On May 21 we find the feast of Saint Colmán, one of a number of Irish saints to be described as lobhar, a 'leper'. The name Colmán is derived from Colum and along with a bewildering number of other variants is one of the most commonly found names on the Irish calendars of the saints. Our foremost modern hagiologist, Pádraig Ó Riain, has argued that many of these saints represent local manifestations of the cult of the most famous Colum of them all - Saint Colum Cille (Columba). Saint Colmán Lobhar of Moynoe, County Clare, might fit this theory. Canon O'Hanlon in Volume V of his Lives of the Irish Saints lists the evidence from the calendars and offers some observations on the nature of the 'leprosy' associated with our saint:

Article VII. St. Colman, Lobhar, or the Leper, of Magh-n-ec- or Moyne, County of Clare
 
In the"Feilire"of St.Aengus, the festival of "zealous Colman, a leper," is mentioned at this date;' and, therefore we may infer, that he flourished, at an early period, in the Irish church. His office is not known. The Martyrology of Tallagh registers this name, at the 21st of May. His place is called Maighe Eo. The Bollandists have a festival for Colmanus leprosus de Magh-eo, on the same authority; but, as they allege, little more can they find regarding him, except that Colgan refers Colmanus Lobhar and his feast to this date. Muighe-Eo—which was in Dal-Cais—must be distinguished from Mayo, in Connaught. Its fuller denomination was Maigh-neo-Norbhraighe, now known as Moynoe, or Mayno, an old church, which gives name to a parish, on the margin of Lough Derg, in the barony of Upper Tulla, and county of Clare. A church at this place had been burned by the Conmaicni, in 1084. This church is mentioned, also, in the Caithreim Toirdheal-bhaigh, or "Wars of Thomond," at the year 1318, as the hereditary termon of the Ui-Bloid. This day veneration was paid to Colman, Lobhar, or the Leper, of Magh-n-eo, in Dal-glais, as we find entered,in the Martyrology of Donegal.

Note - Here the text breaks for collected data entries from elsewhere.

This design comes from an exercise in tuning for small area, a short achievable clock period and few clock cycles per item on the open sky130 flow, not from production work. Only simulation tests tie the RTL to the original design; equivalence was not proved. Power is estimated from default activity; no workload was simulated.

==> design.v <==
`default_nettype none
package ccsa_pkg;
   localparam logic [1:0] FUNC_ADD  = 2'd0;
   localparam logic [1:0] FUNC_TIME = 2'd1;
   localparam logic [1:0] FUNC_DATE = 2'd2;
   localparam int REQ_DATA_W = 72;
   localparam int REQ_USER_W = 2;
   localparam int RSP_DATA_W = 40;
   localparam int GRP_W = 8;
   localparam int DAYS_W = 15;
endpackage
`default_nettype wire
`default_nettype none
import ccsa_pkg::*;
module ccsa_div (
   input  logic [ccsa_pkg::GRP_W-1:0]   bits,      
   input  logic [5:0]                   in_sec,    
   input  logic [5:0]                   in_min,
   input  logic [4:0]                   in_hour,
   input  logic [ccsa_pkg::DAYS_W-1:0]  in_days,
   output logic [5:0]                   out_sec,
   output logic [5:0]                   out_min,
   output logic [4:0]                   out_hour,
   output logic [ccsa_pkg::DAYS_W-1:0]  out_days
);
   always_comb begin
      logic [6:0] s2, m2;
      logic [5:0] h2;
      logic       cs, cm, ch;
      out_sec  = in_sec;
      out_min  = in_min;
      out_hour = in_hour;
      out_days = in_days;
      for (int i = GRP_W - 1; i >= 0; i--) begin
         s2 = {out_sec, bits[i]};
         cs = (s2 >= 7'd60);
         out_sec = cs ? 6'(s2 - 7'd60) : s2[5:0];
         m2 = {out_min, cs};
         cm = (m2 >= 7'd60);
         out_min = cm ? 6'(m2 - 7'd60) : m2[5:0];
         h2 = {out_hour, cm};
         ch = (h2 >= 6'd24);
         out_hour = ch ? 5'(h2 - 6'd24) : h2[4:0];
         out_days = {out_days[DAYS_W-2:0], ch};
      end
   end
endmodule
`default_nettype wire
`default_nettype none
import ccsa_pkg::*;
module ccsa_cal (
   input  logic [13:0]                  year,
   input  logic [3:0]                   month,
   input  logic [4:0]                   day,
   input  logic                         leap,
   input  logic [ccsa_pkg::DAYS_W-1:0]  days,
   output logic                         jump,      
   output logic [13:0]                  next_year,
   output logic [3:0]                   next_month,
   output logic [4:0]                   next_day,
   output logic [ccsa_pkg::DAYS_W-1:0]  next_days
);
   logic [4:0] mlen;
   logic [5:0] rest;    
   always_comb begin
      case (month)
         4'd2:                    mlen = leap ? 5'd29 : 5'd28;
         4'd4, 4'd6, 4'd9, 4'd11: mlen = 5'd30;
         default:                 mlen = 5'd31;
      endcase
      rest = (day <= mlen) ? (6'(mlen) - 6'(day) + 6'd1) : 6'd1;
      jump = (days >= DAYS_W'(rest));
      next_year  = year;
      next_month = month;
      next_day   = day + days[4:0];
      next_days  = days - DAYS_W'(rest);
      if (jump) begin
         next_day = 5'd1;
         if (month >= 4'd12) begin
            next_month = 4'd1;
            next_year  = (year >= 14'd9999) ? 14'd1 : year + 14'd1;
         end else begin
            next_month = month + 4'd1;
         end
      end
   end
endmodule
`default_nettype wire
`default_nettype none
import ccsa_pkg::*;
module calendar_clock_second_adder_top (
   input  logic                              clock,
   input  logic                              reset,
   input  logic                              req_tvalid,
   output logic                              req_tready,
   input  logic [ccsa_pkg::REQ_DATA_W-1:0]   req_tdata,
   input  logic [ccsa_pkg::REQ_USER_W-1:0]   req_tuser,
   output logic                              rsp_tvalid,
   input  logic                              rsp_tready,
   output logic [ccsa_pkg::RSP_DATA_W-1:0]   rsp_tdata
);
   localparam logic [1:0] P_IDLE = 2'd0;    
   localparam logic [1:0] P_CONV = 2'd1;    
   localparam logic [1:0] P_DATE = 2'd2;    
   localparam int NGRP  = (31 + GRP_W - 1) / GRP_W;
   localparam int IDX_W = (NGRP > 4) ? 3 : (NGRP > 2) ? 2 : 1;
   logic [30:0] in_secs;
   logic [4:0]  in_hour;
   logic [5:0]  in_minute;
   logic [5:0]  in_second;
   logic [13:0] in_year;
   logic [3:0]  in_month;
   logic [4:0]  in_day;
   logic [1:0]  in_func;
   assign in_secs   = req_tdata[30:0];
   assign in_hour   = req_tdata[35:31];
   assign in_minute = req_tdata[41:36];
   assign in_second = req_tdata[47:42];
   assign in_year   = req_tdata[61:48];
   assign in_month  = req_tdata[65:62];
   assign in_day    = req_tdata[70:66];
   assign in_func   = req_tuser[1:0];
   logic [13:0] year_ff;
   logic [3:0]  month_ff;
   logic [4:0]  day_ff;
   logic [4:0]  hour_ff;
   logic [5:0]  min_ff;
   logic [5:0]  sec_ff;
   logic        leap_ff;        
   logic [1:0]        ph_ff;
   logic [IDX_W-1:0]  idx_ff;   
   logic [5:0]        acc_sec_ff, acc_min_ff;
   logic [4:0]        acc_hour_ff;
   logic [DAYS_W-1:0] days_ff;
   logic              rsp_valid_ff;
   logic              slot_free, go, commit;
   assign slot_free = !rsp_valid_ff || rsp_tready;
   assign go        = req_tvalid && slot_free;
   logic [NGRP*GRP_W-1:0] secs_pad;
   logic [IDX_W-1:0]      idx_top, idx_sel;
   logic [GRP_W-1:0]      grp;
   logic [5:0]            cv_sec, cv_min;
   logic [4:0]            cv_hour;
   logic [DAYS_W-1:0]     cv_days;
   logic                  conv_last;
   assign secs_pad = (NGRP*GRP_W)'(in_secs);
   always_comb begin
      idx_top = '0;
      for (int g = 1; g < NGRP; g++)
         if (secs_pad[g*GRP_W +: GRP_W] != '0) idx_top = IDX_W'(g);
   end
   assign idx_sel   = (ph_ff == P_IDLE) ? idx_top : idx_ff;
   assign grp       = secs_pad[idx_sel*GRP_W +: GRP_W];
   assign conv_last = (idx_sel == '0);
   ccsa_div u_div (
      .bits     (grp),
      .in_sec   ((ph_ff == P_IDLE) ? 6'd0 : acc_sec_ff),
      .in_min   ((ph_ff == P_IDLE) ? 6'd0 : acc_min_ff),
      .in_hour  ((ph_ff == P_IDLE) ? 5'd0 : acc_hour_ff),
      .in_days  ((ph_ff == P_IDLE) ? DAYS_W'(0) : days_ff),
      .out_sec  (cv_sec),
      .out_min  (cv_min),
      .out_hour (cv_hour),
      .out_days (cv_days)
   );
   logic [6:0]        ts, tm;
   logic [5:0]        th;
   logic [1:0]        tcs, tcm, tch;
   logic [5:0]        t_sec, t_min;
   logic [4:0]        t_hour;
   logic [DAYS_W-1:0] t_days;
   always_comb begin
      ts  = 7'(sec_ff) + 7'(cv_sec);
      tcs = (ts >= 7'd120) ? 2'd2 : (ts >= 7'd60) ? 2'd1 : 2'd0;
      t_sec = 6'(ts - 7'(tcs) * 7'd60);
      tm  = 7'(min_ff) + 7'(cv_min) + 7'(tcs);
      tcm = (tm >= 7'd120) ? 2'd2 : (tm >= 7'd60) ? 2'd1 : 2'd0;
      t_min = 6'(tm - 7'(tcm) * 7'd60);
      th  = 6'(hour_ff) + 6'(cv_hour) + 6'(tcm);
      tch = (th >= 6'd48) ? 2'd2 : (th >= 6'd24) ? 2'd1 : 2'd0;
      t_hour = 5'(th - 6'(tch) * 6'd24);
      t_days = cv_days + DAYS_W'(tch);
   end
   logic              cal_jump;
   logic [13:0]       cal_year;
   logic [3:0]        cal_month;
   logic [4:0]        cal_day;
   logic [DAYS_W-1:0] cal_days;
   ccsa_cal u_cal (
      .year       (year_ff),
      .month      (month_ff),
      .day        (day_ff),
      .leap       (leap_ff),
      .days       (days_ff),
      .jump       (cal_jump),
      .next_year  (cal_year),
      .next_month (cal_month),
      .next_day   (cal_day),
      .next_days  (cal_days)
   );
   function automatic logic div25(input logic [13:0] y);
      logic [9:0] v;
      logic [7:0] w;
      v = 10'(y[4:0]) + 10'(y[9:5]) * 10'd7 + 10'(y[13:10]) * 10'd24;
      w = 8'(v[4:0]) + 8'(v[9:5]) * 8'd7;
      div25 = (w == 8'd0) || (w == 8'd25) || (w == 8'd50) || (w == 8'd75) ||
              (w == 8'd100) || (w == 8'd125) || (w == 8'd150);
   endfunction
   logic leap_now;
   assign leap_now = (year_ff[1:0] == 2'd0) && (!div25(year_ff) || (year_ff[3:2] == 2'd0));
   always_comb begin
      commit = 1'b0;
      if (go) begin
         case (ph_ff)
            P_IDLE:  commit = (in_func != FUNC_ADD);
            P_DATE:  commit = !cal_jump;
            default: commit = 1'b0;
         endcase
      end
   end
   assign req_tready = commit;
   always_ff @(posedge clock) begin
      if (reset) begin
         ph_ff        <= P_IDLE;
         rsp_valid_ff <= 1'b0;
         year_ff      <= 14'd1;
         month_ff     <= 4'd1;
         day_ff       <= 5'd1;
         hour_ff      <= 5'd0;
         min_ff       <= 6'd0;
         sec_ff       <= 6'd0;
         leap_ff      <= 1'b0;
      end else begin
         leap_ff <= leap_now;
         if (commit)
            rsp_valid_ff <= 1'b1;
         else if (rsp_tready)
            rsp_valid_ff <= 1'b0;
         if (go) begin
            case (ph_ff)
               P_IDLE: begin
                  case (in_func)
                     FUNC_TIME: begin
                        hour_ff <= in_hour;
                        min_ff  <= in_minute;
                        sec_ff  <= in_second;
                     end
                     FUNC_DATE: begin
                        year_ff  <= in_year;
                        month_ff <= in_month;
                        day_ff   <= in_day;
                     end
                     default: ;
                  endcase
                  if (in_func == FUNC_ADD) begin
                     if (conv_last) begin
                        sec_ff  <= t_sec;
                        min_ff  <= t_min;
                        hour_ff <= t_hour;
                        ph_ff   <= P_DATE;
                     end else begin
                        ph_ff   <= P_CONV;
                     end
                  end
               end
               P_CONV: begin
                  if (conv_last) begin
                     sec_ff  <= t_sec;
                     min_ff  <= t_min;
                     hour_ff <= t_hour;
                     ph_ff   <= P_DATE;
                  end
               end
               P_DATE: begin
                  year_ff  <= cal_year;
                  month_ff <= cal_month;
                  day_ff   <= cal_day;
                  if (!cal_jump) ph_ff <= P_IDLE;
               end
               default: ph_ff <= P_IDLE;
            endcase
         end
      end
   end
   always_ff @(posedge clock) begin
      if (go && (ph_ff == P_IDLE || ph_ff == P_CONV)) begin
         idx_ff      <= idx_sel - IDX_W'(1);
         acc_sec_ff  <= cv_sec;
         acc_min_ff  <= cv_min;
         acc_hour_ff <= cv_hour;
         days_ff     <= conv_last ? t_days : cv_days;
      end else if (go && ph_ff == P_DATE) begin
         days_ff     <= cal_days;
      end
   end
   assign rsp_tvalid = rsp_valid_ff;
   assign rsp_tdata  = {sec_ff, min_ff, hour_ff, day_ff, month_ff, year_ff};
endmodule
`default_nettype wire
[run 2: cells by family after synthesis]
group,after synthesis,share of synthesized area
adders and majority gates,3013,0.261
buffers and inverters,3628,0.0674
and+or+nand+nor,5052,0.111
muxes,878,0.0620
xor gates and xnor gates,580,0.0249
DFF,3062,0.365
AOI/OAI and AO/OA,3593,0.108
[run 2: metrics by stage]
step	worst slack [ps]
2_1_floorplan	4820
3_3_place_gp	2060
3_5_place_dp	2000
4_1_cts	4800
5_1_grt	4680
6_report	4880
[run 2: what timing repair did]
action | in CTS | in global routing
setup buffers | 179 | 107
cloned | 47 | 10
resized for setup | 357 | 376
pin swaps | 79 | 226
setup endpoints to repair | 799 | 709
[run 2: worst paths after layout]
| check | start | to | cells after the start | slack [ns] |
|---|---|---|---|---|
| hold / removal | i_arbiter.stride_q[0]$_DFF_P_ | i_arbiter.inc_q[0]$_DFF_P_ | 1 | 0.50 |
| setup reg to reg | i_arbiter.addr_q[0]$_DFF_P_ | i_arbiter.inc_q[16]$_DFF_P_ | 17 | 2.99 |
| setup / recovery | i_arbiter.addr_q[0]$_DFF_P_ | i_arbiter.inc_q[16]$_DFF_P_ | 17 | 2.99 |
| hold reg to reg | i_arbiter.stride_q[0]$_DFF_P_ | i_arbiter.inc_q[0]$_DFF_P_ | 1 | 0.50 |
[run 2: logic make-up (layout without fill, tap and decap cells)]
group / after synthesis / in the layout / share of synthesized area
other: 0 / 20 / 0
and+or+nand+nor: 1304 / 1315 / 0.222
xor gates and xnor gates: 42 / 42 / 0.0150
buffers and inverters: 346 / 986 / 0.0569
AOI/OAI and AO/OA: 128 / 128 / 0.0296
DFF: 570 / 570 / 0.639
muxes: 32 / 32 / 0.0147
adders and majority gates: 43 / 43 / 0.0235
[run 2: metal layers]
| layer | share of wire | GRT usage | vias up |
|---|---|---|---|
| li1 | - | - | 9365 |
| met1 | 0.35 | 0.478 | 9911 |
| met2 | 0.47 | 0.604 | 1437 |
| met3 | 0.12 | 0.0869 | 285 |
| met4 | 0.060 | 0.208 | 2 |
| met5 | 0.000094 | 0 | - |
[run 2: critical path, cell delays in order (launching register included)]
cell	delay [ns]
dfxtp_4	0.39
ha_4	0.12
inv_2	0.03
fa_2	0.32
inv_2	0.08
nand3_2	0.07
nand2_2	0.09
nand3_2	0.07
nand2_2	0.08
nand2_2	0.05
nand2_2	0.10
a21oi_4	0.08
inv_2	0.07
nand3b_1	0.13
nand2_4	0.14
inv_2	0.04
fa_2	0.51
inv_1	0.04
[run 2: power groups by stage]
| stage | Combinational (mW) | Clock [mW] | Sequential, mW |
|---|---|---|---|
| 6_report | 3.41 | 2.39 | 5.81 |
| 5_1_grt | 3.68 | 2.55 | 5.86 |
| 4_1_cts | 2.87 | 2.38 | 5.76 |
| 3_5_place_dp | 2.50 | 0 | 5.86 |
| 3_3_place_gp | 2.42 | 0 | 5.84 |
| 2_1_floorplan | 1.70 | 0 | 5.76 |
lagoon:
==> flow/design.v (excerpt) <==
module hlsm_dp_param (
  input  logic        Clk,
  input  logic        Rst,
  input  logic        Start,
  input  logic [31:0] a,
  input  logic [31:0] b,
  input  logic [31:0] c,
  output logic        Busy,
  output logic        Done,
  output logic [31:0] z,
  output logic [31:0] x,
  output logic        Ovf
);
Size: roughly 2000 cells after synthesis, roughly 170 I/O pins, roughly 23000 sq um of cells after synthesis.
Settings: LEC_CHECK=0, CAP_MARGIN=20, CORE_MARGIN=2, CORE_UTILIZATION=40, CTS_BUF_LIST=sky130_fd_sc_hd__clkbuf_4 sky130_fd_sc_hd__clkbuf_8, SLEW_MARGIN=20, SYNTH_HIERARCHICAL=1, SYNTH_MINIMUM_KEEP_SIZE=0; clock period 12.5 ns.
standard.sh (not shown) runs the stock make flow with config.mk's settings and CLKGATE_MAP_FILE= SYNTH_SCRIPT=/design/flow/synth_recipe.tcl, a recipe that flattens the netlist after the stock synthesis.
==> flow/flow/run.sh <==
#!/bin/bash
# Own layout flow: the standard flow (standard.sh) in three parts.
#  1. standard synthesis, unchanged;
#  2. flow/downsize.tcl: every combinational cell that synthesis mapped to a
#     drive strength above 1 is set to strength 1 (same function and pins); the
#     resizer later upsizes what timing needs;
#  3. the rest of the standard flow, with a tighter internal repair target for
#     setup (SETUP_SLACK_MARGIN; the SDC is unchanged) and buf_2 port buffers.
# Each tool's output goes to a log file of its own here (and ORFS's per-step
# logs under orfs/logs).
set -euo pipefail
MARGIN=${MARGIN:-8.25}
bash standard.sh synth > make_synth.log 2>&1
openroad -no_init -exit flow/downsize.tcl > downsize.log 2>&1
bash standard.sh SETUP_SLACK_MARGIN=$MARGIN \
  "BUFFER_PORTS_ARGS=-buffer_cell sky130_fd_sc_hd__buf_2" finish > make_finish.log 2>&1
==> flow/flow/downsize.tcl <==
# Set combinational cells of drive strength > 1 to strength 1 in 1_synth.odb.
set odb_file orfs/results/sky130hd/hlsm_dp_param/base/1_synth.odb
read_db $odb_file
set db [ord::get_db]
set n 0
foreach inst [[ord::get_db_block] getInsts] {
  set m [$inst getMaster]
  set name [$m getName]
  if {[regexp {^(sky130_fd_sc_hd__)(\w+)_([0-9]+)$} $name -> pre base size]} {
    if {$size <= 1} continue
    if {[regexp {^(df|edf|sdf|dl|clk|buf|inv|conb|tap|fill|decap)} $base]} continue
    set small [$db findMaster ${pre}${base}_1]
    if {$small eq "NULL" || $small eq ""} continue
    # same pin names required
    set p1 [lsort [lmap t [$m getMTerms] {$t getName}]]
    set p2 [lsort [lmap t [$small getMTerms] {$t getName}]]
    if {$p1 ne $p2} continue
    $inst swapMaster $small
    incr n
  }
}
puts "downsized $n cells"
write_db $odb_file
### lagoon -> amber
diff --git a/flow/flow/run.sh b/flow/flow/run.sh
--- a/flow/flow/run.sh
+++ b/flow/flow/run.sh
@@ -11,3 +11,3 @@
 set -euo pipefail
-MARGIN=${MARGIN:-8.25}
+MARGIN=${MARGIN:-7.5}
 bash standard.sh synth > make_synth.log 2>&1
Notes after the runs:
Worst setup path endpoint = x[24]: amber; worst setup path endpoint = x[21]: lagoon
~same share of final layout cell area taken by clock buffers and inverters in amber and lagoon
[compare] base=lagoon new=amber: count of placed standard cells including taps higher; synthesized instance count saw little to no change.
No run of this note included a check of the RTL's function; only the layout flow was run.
What follows belongs to an exercise in optimizing a design on an open flow for a short achievable clock period and few clock cycles per item; a production flow would make more cautious choices.
The RTL was checked by simulation tests, not by an equivalence proof against the original design.
The clock cells of runs 3 and 4 come from the design's own scripts or RTL, not from TritonCTS.
The clock port is modelled as an ideal driver, which makes a skipped or thinned clock tree look cheaper than it is; a real chip needs a root buffer or a tree.
Power and IR drop assume default switching activity.

===== design/flow/config.mk =====
export PLATFORM = sky130hd
export DESIGN_NAME = cpuTop
export DESIGN_NICKNAME = cpuTop
export VERILOG_FILES = /design/flow/design.v
export SDC_FILE = /design/flow/constraint.sdc
export NUM_CORES = 4
export LEC_CHECK = 0
export CAP_MARGIN = 20
export CORE_MARGIN = 2
export CORE_UTILIZATION = 40
export SLEW_MARGIN = 20

===== design/flow/constraint.sdc =====
create_clock -name core_clock -period 7.5 [get_ports {Clock}]
set_input_delay 1.5000 -clock core_clock [delete_from_list [all_inputs] [get_ports {Clock}]]
set_output_delay 1.5000 -clock core_clock [all_outputs]
set_load 0.01 [all_outputs]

It  seems not improbable, that some of our saints, called Lepers, had not been afflicted with the same form of disease, known as leprosy, in certain countries at the present time; and, it is likely enough, that their malady was some form of erysipelas, or of a skin distemper, corresponding with the bodily infirmity to which allusion has been made.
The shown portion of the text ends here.